A sa surprise, son retour au chapitre fut quasi triomphal. Elle fut entourée, applaudie, félicitée et même l’irascible Schwartzburg, flanquée de son inséparable princesse de Holstein-Beck, vint lui serrer la main. Naturellement elle fut élue prieure et on poussa la reconnaissance jusqu’à lui proposer de devenir coadjutrice de l’abbesse, autrement dit son bras droit, ce qui lui assurait d’avance la crosse abbatiale à la mort de mère Anne-Dorothée et ferait d’elle l’égale des princesses de l'empire, mais elle eut la sagesse de refuser : il n’était pas bon d’enlever aux autres toute perspective d’avancement. Cela lui vaudrait - l’euphorie présente envolée - presque autant d’ennemies qu’elle se découvrait d’amies. Naturellement on festoya et au cours d’une cérémonie solennelle, Aurore de Koenigsmark fut intronisée et commença d’assumer ses fonctions. Rassurées sur leur avenir les dames de Quedlinburg semblaient converties à l’angélisme et la prieure vécut quelques mois de sérénité. D’autant plus que la maison n’appartenait plus au territoire saxon, ce qui, bientôt, allait présenter un certain avantage.

A Varsovie, en effet, Auguste II et Flemming - ou plus exactement Flemming et Auguste II - décidaient d’étendre leur pré carré en récupérant les territoires nordiques annexés depuis nombre d’années par la Suède. Singulièrement ceux de la riche et vaste Livonie. Après avoir conclu un traité d’entente avec la Russie de Pierre le Grand et le Danemark, on pénétra en Livonie avec d’ailleurs l’assentiment de la noblesse locale dépossédée d’une partie de ses biens par la couronne suédoise.

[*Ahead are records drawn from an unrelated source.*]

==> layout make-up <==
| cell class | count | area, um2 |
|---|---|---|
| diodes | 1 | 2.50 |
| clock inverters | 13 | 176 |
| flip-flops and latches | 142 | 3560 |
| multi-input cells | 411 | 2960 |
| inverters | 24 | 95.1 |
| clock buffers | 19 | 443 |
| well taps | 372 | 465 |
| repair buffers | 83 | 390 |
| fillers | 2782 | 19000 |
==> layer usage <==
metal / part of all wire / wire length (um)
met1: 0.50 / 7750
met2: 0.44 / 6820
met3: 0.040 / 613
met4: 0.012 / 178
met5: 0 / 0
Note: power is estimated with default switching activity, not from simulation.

C’était compter sans le jeune roi Charles XII à qui l’initiative polonaise allait permettre de montrer ce dont il était capable… Au tout début du siècle, en 1700, il allait écraser coup sur coup les Danois à Copenhague même et les Russes à Narva. Résultat : Auguste II et son ministre se trouvèrent seuls affrontés à l’un des plus grands capitaines de l’Histoire ! Non seulement Charles XII les battait à plates coutures mais il leur donna la chasse et envahit leur territoire. C’est alors que les deux compères eurent une idée quelque peu étrange qui leur parut lumineuse. Un beau soir, Aurore eut la surprise de voir son ennemi débarquer au couvent.

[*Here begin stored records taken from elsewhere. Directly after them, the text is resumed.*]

## src/logic/srms_pkg.sv

```systemverilog
// Package for the request memory-type decoder and status word reporter.
// Assumes a single 25 MHz clock domain; shared by the top and its memory.
package srms_pkg;
	// Memory-type codes, word unit
	localparam logic [7:0] MT_REG_WORD   = 8'h08;
	localparam logic [7:0] MT_AIN_WORD   = 8'h0A;
	localparam logic [7:0] MT_AOUT_WORD  = 8'h0C;
	// Bit unit
	localparam logic [7:0] MT_IN_BIT     = 8'h46;
	localparam logic [7:0] MT_OUT_BIT    = 8'h48;
	localparam logic [7:0] MT_TMP_BIT    = 8'h4A;
	localparam logic [7:0] MT_INT_BIT    = 8'h4C;
	localparam logic [7:0] MT_SDA_BIT    = 8'h4E;
	localparam logic [7:0] MT_SDB_BIT    = 8'h50;
	localparam logic [7:0] MT_SDC_BIT    = 8'h52;
	localparam logic [7:0] MT_SYS_BIT    = 8'h54;
	localparam logic [7:0] MT_GLB_BIT    = 8'h56;
	// Byte unit
	localparam logic [7:0] MT_IN_BYTE    = 8'h10;
	localparam logic [7:0] MT_OUT_BYTE   = 8'h12;
	localparam logic [7:0] MT_TMP_BYTE   = 8'h14;
	localparam logic [7:0] MT_INT_BYTE   = 8'h16;
	localparam logic [7:0] MT_SDA_BYTE   = 8'h18;
	localparam logic [7:0] MT_SDB_BYTE   = 8'h1A;
	localparam logic [7:0] MT_SDC_BYTE   = 8'h1C;
	localparam logic [7:0] MT_SYS_BYTE   = 8'h1E;
	localparam logic [7:0] MT_GLB_BYTE   = 8'h38;
	// Status word codes
	localparam logic [7:0] MAJ_OK        = 8'h01;
	localparam logic [7:0] MIN_NONE      = 8'h00;
	localparam logic [7:0] MAJ_SRV_ERR   = 8'h05;
	localparam logic [7:0] MAJ_BUSY      = 8'h07;
	localparam logic [7:0] MIN_BAD_PARAM = 8'hF4;
	localparam logic [7:0] MIN_NO_PRIV   = 8'hFE;
	localparam logic [7:0] MIN_ABORT     = 8'hFF;
	// Reset values and sizes
	localparam logic [15:0] STATUS_RST   = 16'h0000;
	localparam logic [15:0] ADDR_FIRST   = 16'h0001;
	localparam logic [15:0] MAX_DEF      = 16'h2000;
	localparam int          NUM_AREAS    = 13;
	localparam int          AREA_W       = 4;
	localparam logic [3:0]  AREA_NONE    = 4'hF;

	typedef enum logic [1:0] {
		UNIT_WORD = 2'h0,
		UNIT_BIT  = 2'h1,
		UNIT_BYTE = 2'h2,
		UNIT_BAD  = 2'h3
	} srms_unit_e;
endpackage

```

## src/logic/srms_limit_mem.sv

```systemverilog
// Small table of per-area upper address limits.
// Assumes one clock; read data registered, one-cycle latency.
`timescale 1ns/100ps
`default_nettype none
module srms_limit_mem
	import srms_pkg::*;
(
	// Clock and reset
	input  wire logic                i_clock,
	input  wire logic                i_rst,
	// Write port
	input  wire logic                i_wr_en,
	input  wire logic [AREA_W-1:0]   i_wr_area,
	input  wire logic [15:0]         i_wr_max,
	// Read port
	input  wire logic [AREA_W-1:0]   i_rd_area,
	output var  logic [15:0]         o_rd_max
);
	logic [15:0] mem_r [0:NUM_AREAS-1];

	always_ff @(posedge i_clock or posedge i_rst) begin
		if (i_rst) begin
			for (int k = 0; k < NUM_AREAS; k++) begin
				mem_r[k] <= MAX_DEF;
			end
			o_rd_max <= 16'h0000;
		end else begin
			if (i_wr_en && (i_wr_area < AREA_W'(NUM_AREAS))) begin
				mem_r[i_wr_area] <= i_wr_max;
			end
			// Unknown area reads zero so every address fails the range test
			if (i_rd_area < AREA_W'(NUM_AREAS)) begin
				o_rd_max <= mem_r[i_rd_area];
			end else begin
				o_rd_max <= 16'h0000;
			end
		end
	end
endmodule
`default_nettype wire

```

## src/logic/srms_top.sv

```systemverilog
// Request memory-type decoder and status word reporter.
// Assumes the CPU side presents one request per pulse and a transfer
// engine that reports its own completion with a major/minor code pair.
//
// Overview of operation
// - Codes 08h/0Ah/0Ch select word-unit tables
// - Codes 46h..56h select bit-unit discrete areas
// - Codes 10h..1Ch,1Eh,38h select byte-unit discrete areas
// - Byte types count offset and length in bytes
// - System discretes 54h/1Eh reject writes
// - Addresses valid from 1 to configurable maximum
// - Bit or byte choice costs no time
// - Status written at the given status address plus one
// - Status word delivered is never zero
// - Success writes low byte 1, high 0
// - Failure puts major code above 1
// - Failure puts minor code in high byte
// - Errors also copied to diagnostic word one
`timescale 1ns/100ps
`default_nettype none
module srms_top
	import srms_pkg::*;
(
	// Clock and reset
	input  wire logic                i_clock,
	input  wire logic                i_rst,
	// Request from the CPU program
	input  wire logic                i_req_valid,
	input  wire logic                i_req_write,
	input  wire logic [7:0]          i_req_mem_type,
	input  wire logic [15:0]         i_req_addr,
	input  wire logic [15:0]         i_req_count,
	input  wire logic [7:0]          i_req_stat_type,
	input  wire logic [15:0]         i_req_stat_addr_m1,
	// Limit configuration
	input  wire logic                i_lim_wr,
	input  wire logic [3:0]          i_lim_area,
	input  wire logic [15:0]         i_lim_max,
	// Transfer engine handshake
	output logic                     o_xfer_start,
	output logic [3:0]               o_xfer_area,
	output logic [1:0]               o_xfer_unit,
	output logic                     o_xfer_write,
	output logic [15:0]              o_xfer_addr,
	output logic [15:0]              o_xfer_count,
	input  wire logic                i_xfer_done,
	input  wire logic [7:0]          i_xfer_major,
	input  wire logic [7:0]          i_xfer_minor,
	// Status word write-back
	output logic                     o_stat_wr,
	output logic [7:0]               o_stat_type,
	output logic [15:0]              o_stat_addr,
	output logic [15:0]              o_stat_word,
	// Diagnostic word one and state
	output logic [15:0]              o_diag_word1,
	output logic                     o_busy
);
	typedef enum logic [3:0] {
		ST_IDLE  = 4'b0001,
		ST_CHECK = 4'b0010,
		ST_XFER  = 4'b0100,
		ST_DONE  = 4'b1000
	} srms_state_e;

	typedef struct packed {
		srms_state_e state;
		logic        write;
		logic [3:0]  area;
		srms_unit_e  unit;
		logic [15:0] addr;
		logic [15:0] count;
		logic [7:0]  stype;
		logic [15:0] saddr;
		logic [7:0]  major;
		logic [7:0]  minor;
		logic        xfer_start;
		logic        stat_wr;
		logic [15:0] stat_word;
		logic [15:0] diag1;
		logic        busy;
	} srms_s;

	srms_s       st_r;
	srms_s       st_nxt;
	logic [15:0] lim_max;
	logic [3:0]  area;
	srms_unit_e  unit;
	logic [5:0]  req_code;
	logic [3:0]  rd_area;
	logic        range_ok;

	// Area index and access unit from a memory-type code
	function automatic logic [5:0] decode(input logic [7:0] c);
		unique case (c)
			MT_REG_WORD:  return {4'h0, UNIT_WORD};
			MT_AIN_WORD:  return {4'h1, UNIT_WORD};
			MT_AOUT_WORD: return {4'h2, UNIT_WORD};
			MT_IN_BIT:    return {4'h3, UNIT_BIT};
			MT_OUT_BIT:   return {4'h4, UNIT_BIT};
			MT_TMP_BIT:   return {4'h5, UNIT_BIT};
			MT_INT_BIT:   return {4'h6, UNIT_BIT};
			MT_SDA_BIT:   return {4'h7, UNIT_BIT};
			MT_SDB_BIT:   return {4'h8, UNIT_BIT};
			MT_SDC_BIT:   return {4'h9, UNIT_BIT};
			MT_SYS_BIT:   return {4'hA, UNIT_BIT};
			MT_GLB_BIT:   return {4'hB, UNIT_BIT};
			MT_IN_BYTE:   return {4'h3, UNIT_BYTE};
			MT_OUT_BYTE:  return {4'h4, UNIT_BYTE};
			MT_TMP_BYTE:  return {4'h5, UNIT_BYTE};
			MT_INT_BYTE:  return {4'h6, UNIT_BYTE};
			MT_SDA_BYTE:  return {4'h7, UNIT_BYTE};
			MT_SDB_BYTE:  return {4'h8, UNIT_BYTE};
			MT_SDC_BYTE:  return {4'h9, UNIT_BYTE};
			MT_SYS_BYTE:  return {4'hA, UNIT_BYTE};
			MT_GLB_BYTE:  return {4'hB, UNIT_BYTE};
			default:      return {AREA_NONE, UNIT_BAD};
		endcase
	endfunction

	// Bit and byte forms of one area share an index, so the limit is the
	// bit count; a byte request is scaled by eight before comparing.
	function automatic logic [19:0] in_bits(input logic [15:0] v,
		input srms_unit_e u);
		return (u == UNIT_BYTE) ? {1'b0, v, 3'h0} : {4'h0, v};
	endfunction

	assign area     = st_r.area;
	assign unit     = st_r.unit;
	assign req_code = decode(i_req_mem_type);
	// While idle the limit is read with the incoming code, so the value
	// stands ready in the check cycle; the held area is used afterwards
	assign rd_area  = (st_r.state == ST_IDLE) ? req_code[5:2] : st_r.area;

	srms_limit_mem u_lim (
		.i_clock   (i_clock),
		.i_rst     (i_rst),
		.i_wr_en   (i_lim_wr),
		.i_wr_area (i_lim_area),
		.i_wr_max  (i_lim_max),
		.i_rd_area (rd_area),
		.o_rd_max  (lim_max)
	);

	// Last unit touched = (addr-1+count) in the area's own unit
	always_comb begin
		logic [19:0] last_u;
		logic [19:0] lim_u;
		last_u = 20'h00000;
		lim_u  = {4'h0, lim_max};
		last_u = 20'(in_bits(st_r.addr, unit) - 20'h00001)
			+ in_bits(st_r.count, unit);
		if (unit == UNIT_BYTE) begin
			last_u = 20'(in_bits(st_r.addr, unit) - 20'h00008)
				+ in_bits(st_r.count, unit);
		end
		range_ok = (st_r.addr >= ADDR_FIRST) && (st_r.count != 16'h0000)
			&& (last_u <= lim_u);
	end

	always_comb begin
		st_nxt            = st_r;
		st_nxt.xfer_start = 1'b0;
		st_nxt.stat_wr    = 1'b0;
		unique case (st_r.state)
			ST_IDLE: begin
				if (i_req_valid) begin
					st_nxt.write = i_req_write;
					st_nxt.area  = req_code[5:2];
					st_nxt.unit  = srms_unit_e'(req_code[1:0]);
					st_nxt.addr  = i_req_addr;
					st_nxt.count = i_req_count;
					st_nxt.stype = i_req_stat_type;
					st_nxt.saddr = 16'(i_req_stat_addr_m1 + 16'h0001);
					st_nxt.state = ST_CHECK;
				end
			end
			ST_CHECK: begin
				// Limit memory read data is valid here, one cycle after load
				if (unit == UNIT_BAD || !range_ok) begin
					st_nxt.major = MAJ_SRV_ERR;
					st_nxt.minor = MIN_BAD_PARAM;
					st_nxt.state = ST_DONE;
				end else if (st_r.write && area == 4'hA) begin
					st_nxt.major = MAJ_SRV_ERR;
					st_nxt.minor = MIN_NO_PRIV;
					st_nxt.state = ST_DONE;
				end else begin
					// Same handshake for bit and byte forms of an area
					st_nxt.xfer_start = 1'b1;
					st_nxt.state      = ST_XFER;
				end
			end
			ST_XFER: begin
				if (i_xfer_done) begin
					if (i_xfer_major == MAJ_OK) begin
						st_nxt.major = MAJ_OK;
						st_nxt.minor = MIN_NONE;
					end else if (i_xfer_major <= MAJ_OK) begin
						// A zero major code must not look like success
						st_nxt.major = MAJ_SRV_ERR;
						st_nxt.minor = MIN_ABORT;
					end else begin
						st_nxt.major = i_xfer_major;
						st_nxt.minor = i_xfer_minor;
					end
					st_nxt.state = ST_DONE;
				end
			end
			ST_DONE: begin
				st_nxt.stat_word = {st_r.minor, st_r.major};
				st_nxt.stat_wr   = 1'b1;
				if (st_r.major != MAJ_OK) begin
					st_nxt.diag1 = {st_r.minor, st_r.major};
				end
				st_nxt.state = ST_IDLE;
			end
		endcase
		st_nxt.busy = (st_nxt.state != ST_IDLE);
	end

	always_ff @(posedge i_clock or posedge i_rst) begin
		if (i_rst) begin
			st_r <= '{state: ST_IDLE, area: AREA_NONE, unit: UNIT_BAD,
				stype: 8'h00, major: MAJ_OK, minor: MIN_NONE,
				stat_word: STATUS_RST, diag1: STATUS_RST, default: '0};
		end else begin
			st_r <= st_nxt;
		end
	end

	assign o_xfer_start = st_r.xfer_start;
	assign o_xfer_area  = st_r.area;
	assign o_xfer_unit  = st_r.unit;
	assign o_xfer_write = st_r.write;
	assign o_xfer_addr  = st_r.addr;
	assign o_xfer_count = st_r.count;
	assign o_stat_wr    = st_r.stat_wr;
	assign o_stat_type  = st_r.stype;
	assign o_stat_addr  = st_r.saddr;
	assign o_stat_word  = st_r.stat_word;
	assign o_diag_word1 = st_r.diag1;
	assign o_busy       = st_r.busy;
endmodule
`default_nettype wire

```

## config.mk

```make
export PLATFORM = sky130hd
export DESIGN_NAME = srms_top
export DESIGN_NICKNAME = d
export VERILOG_FILES = /design/src/logic/srms_pkg.sv /design/src/logic/srms_limit_mem.sv /design/src/logic/srms_top.sv
export SDC_FILE = /design/constraint.sdc
export NUM_CORES = 1
export LEC_CHECK = 0
export ABC_AREA = 1
export BUFFER_PORTS_ARGS = -buffer_cell sky130_fd_sc_hd__buf_2
export CORE_MARGIN = 3
export CORE_UTILIZATION = 55
export DETAILED_ROUTE_END_ITERATION = 12
export PLACE_DENSITY = 0.76
export SETUP_SLACK_MARGIN = 0.5
export SYNTH_ARGS = -nofsm -noshare
export SYNTH_HDL_FRONTEND = slang
export SYNTH_SLANG_ARGS = --single-unit
```

## constraint.sdc

```tcl
create_clock -name i_clock -period 24.8 [get_ports i_clock]
set_clock_uncertainty 0.2 [all_clocks]
set_input_delay 2.48 -clock i_clock [delete_from_list [all_inputs] [get_ports i_clock]]
set_output_delay 2.48 -clock i_clock [all_outputs]
set_load 0.02 [all_outputs]
```

==> flow_summary.toml <==
[run_status]
status = "finished, final reports clean"

[cts]
cts-resized-gates = 0
cts_buffer_depth = 3
cts.reportedPaths.clkPinSlew_ns = 0.06
htree_levels = 2
cts_setup_buffers = 0
clk_latency_ns = 0.53
cts_sinks = 342
cts_tree = "done"
numCtsBuffers = 38
cts_root_buffer = "clkbuf_16"
hold_buffers = 0

[floorplanning]
die_h_um = 189.5
die_area_mm2 = 0.03591
num_io_pins = 204
fp.dieW_um = 189.5
initial_utilization_pct = 56.35
core_mm2 = 0.03287
row_count = 66

[sta]
setup-violations-final = 0
tns_ns = 0
finalMaxSlewViolations = 0
slew_headroom_pct = 11.22
fin_crit_sh_pct = 22.87
fmax_ghz = 0.1763
fin_crit_ns = 5.671
grt_setup_unrepaired = "false"
worstMarginPinSlew_ns = 1.328
hold_violations = 0

[route]
drt_wl_total_um = 47130
first_pass_iters = 8
drc_errors = 0
ant_nets = 0
via_per_inst = 5.504
drtIter0Drc = 1274
routedWlPerCell_um = 16.08
vias = 16140

[critical_path]
worst_path_dominant_cell_family = "simple AND/OR/NAND/NOR gates"
path_cells = "buf_2 -> inv_2 -> nor2_1 -> nand2_1 -> nand2_1 -> nand2_1 -> nand3_1 -> nor2_2 -> nand3_4 -> nand3_2 -> buf_4 -> nand2_2 -> buf_4 -> nand2_1 -> nor2_4 -> a21oi_1 -> nand2_1 -> nand2_1 -> inv_1"
path_depth = 19
cpPeakStageDelay_ns = 0.82
path_class = "in -> reg"
required_ns = 25.07
critPathCaptureType = "flop"
cp_slowest_cell = "buf_4"
cp_max_fo = 98
reg2reg_to = "st_r[38]"
cp_common_cell = "nand2_1"
crit_end = "u_lim.o_rd_max[8]"
cp-start-kind = "primary input"
r2r_slack_ns = 19.20
reg2reg_depth = 33
crit_start = "i_req_mem_type[1]"
crit_buf_inv = 5
worstPathArrival_ns = 5.94
rr_startpoint = "o_xfer_unit[1]"

[synth]
ys.flop_type = "dfrtp_1"
synth.avg_cell_area_um2 = 7.634
synth_top_area_share_pct = 43.38
synthTopCellsByArea = "dfrtp_1, nand2_1, o21ai_0"
yosysSeqAreaShare_pct = 46.35
synth_edf_count = 0
synthesis.nets = 2592
ys_ff_latch = 342
yosysUniqueCellTypes = 46
ys_warn_count = 0
synth.largest_area_cell = "dfrtp_1"
syn_inst = 2426
synthesis.area_mm2 = 0.01852
synthArstFlopShare_pct = 100.0

[layout]
drive_gt1_share_pct = 13.09
multi_input_area_mm2 = 0.007834
layout_common_cells = "nand2_1, dfrtp_1, o21ai_0"
fillers = 2924
finalNonFillerCells = 2932
fin_util_pct = 61.45
register_area_mm2 = 0.008584
final_area_mm2 = 0.02020
layout_commonest_cell = "nand2_1"
num-nets-final = 2630
num_antenna_cells = 0
area_growth_pct = 9.060

[job]
cap_violations = 0

[placement]
post-place-cells = 2866
numPortBuffers = 203
post-dp-hpwl_um = 30030
gp_congestion = 0.8783
postPlaceCellArea_mm2 = 0.01897

[global_routing]
grt_pass1_wl_um = 77270
grt.overflow.total = 0
grt_max_degree = 118
grt_antenna_before_repair = 1
grt_usage_pct = 26.04
grt_pass1_vias = 15390

[power]
power.density_mw_per_mm2 = 164.1
ir_worst_vdd_uv = 128.4
power_mw = 3.315
power.leakage_nw = 10.51

[min_path]
holdCritStartpoint = "o_diag_word1[4]"
min-delay-path-class = "reg -> reg"
## how the worst min path moves through the flow
stage,endpoint,depth (start not counted)
after CTS,o_diag_word1[4],2
after floorplan,o_diag_word1[1],2
after global routing,o_stat_type[6],2
after detailed placement,o_diag_word1[4],2
after global placement,o_diag_word1[4],2
final,o_diag_word1[4],2
## flip-flops by register name, summed over array words and instances (netlist names), 2 cells and up
name / flops
o_stat_word: 16
u_lim.o_rd_max: 16
o_xfer_count: 16
u_lim.mem_r: 208
o_stat_addr: 16
o_xfer_area: 4
o_diag_word1: 16
o_stat_type: 8
st_r: 20
o_xfer_addr: 16
o_xfer_unit: 2
## cells by family (layout without fill, tap and decap cells)
group | after synthesis | count (layout) | synth area share (%)
simple gates | 1193 | 1193 | 26.99
compound gates | 368 | 368 | 10.28
xor+xnor | 17 | 17 | 0.8040
fa+ha+maj | 60 | 60 | 4.135
buf+inv | 445 | 509 | 11.38
flops | 342 | 342 | 46.35
mux | 1 | 1 | 0.05405
## metal layers
layer  up-vias  global-route usage [%]  share of wire, %
met4         0                   7.762               2.4
met2       625                   43.43                48
li1       7788                       -                 -
met1      7646                   35.19                42
met3        80                   4.370               7.8
met5         -                       0                 0
## cells in the mapped netlist, types with 3 or more instances
master and count:
a31oi_1 4, dfstp_2 21, o31ai_1 3, nand3_1 299
nand4_1 10, nor2_1 97, dfrtp_1 321, nor2_2 3
nand2_2 4, buf_4 103, clkbuf_1 82, nand2_1 750
ha_1 58, inv_1 208, buf_1 9, o21ai_0 309
xor2_1 12, xnor2_1 5, nor3_1 8, a21oi_1 35
inv_2 12, buf_2 28, nor4_1 10, o21bai_1 4
## worst min-delay path: stages, from the launching register on
cell,delay (ns)
dfrtp_1,0.33
nand2_1,0.05
nand2_1,0.05
## final cells by class
type | instances | area share, %
flip-flops and latches | 342 | 42.50
well taps | 442 | 2.738
repair buffers | 222 | 5.737
inverters | 221 | 4.144
clock inverters | 12 | 0.9354
clock buffers | 54 | 5.154
multi-input cells | 1639 | 38.79
## stage by stage
step	worst slack [ns]	hold slack, ns
floorplan	12.67	0.2431
global placement	18.66	0.2521
detailed placement	18.62	0.2569
CTS	19.15	0.2710
global route	18.76	0.2906
finish	19.13	0.2675
## report_power, final
part	internal [mW]	switching (mW)
Sequential	0.733	0.113
Clock	0.328	0.226
Combinational	0.681	1.24
No activity file was read; power rests on OpenSTA's default activity.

Ce qu’il venait lui demander la stupéfia : le roi de Suède aimait les femmes. Elle comptait parmi les plus célèbres beautés de l’époque. En outre, elle était toujours suédoise ; les Koenigsmark, s'ils avaient souvent mis leur épée au service de souverains étrangers, n’en relevaient pas moins de la couronne suédoise. Et pas seulement eux, mais aussi les Loewenhaupt dont le domaine héréditaire de la Gardie se trouvait à Loevebröd. La conclusion venait d’elle-même… Après avoir négocié la neutralité bienveillante de l’Electeur de Brandebourg, Aurore devait à présent se rendre auprès de son « souverain naturel » pour négocier avec lui une paix qui ne fût pas honteuse.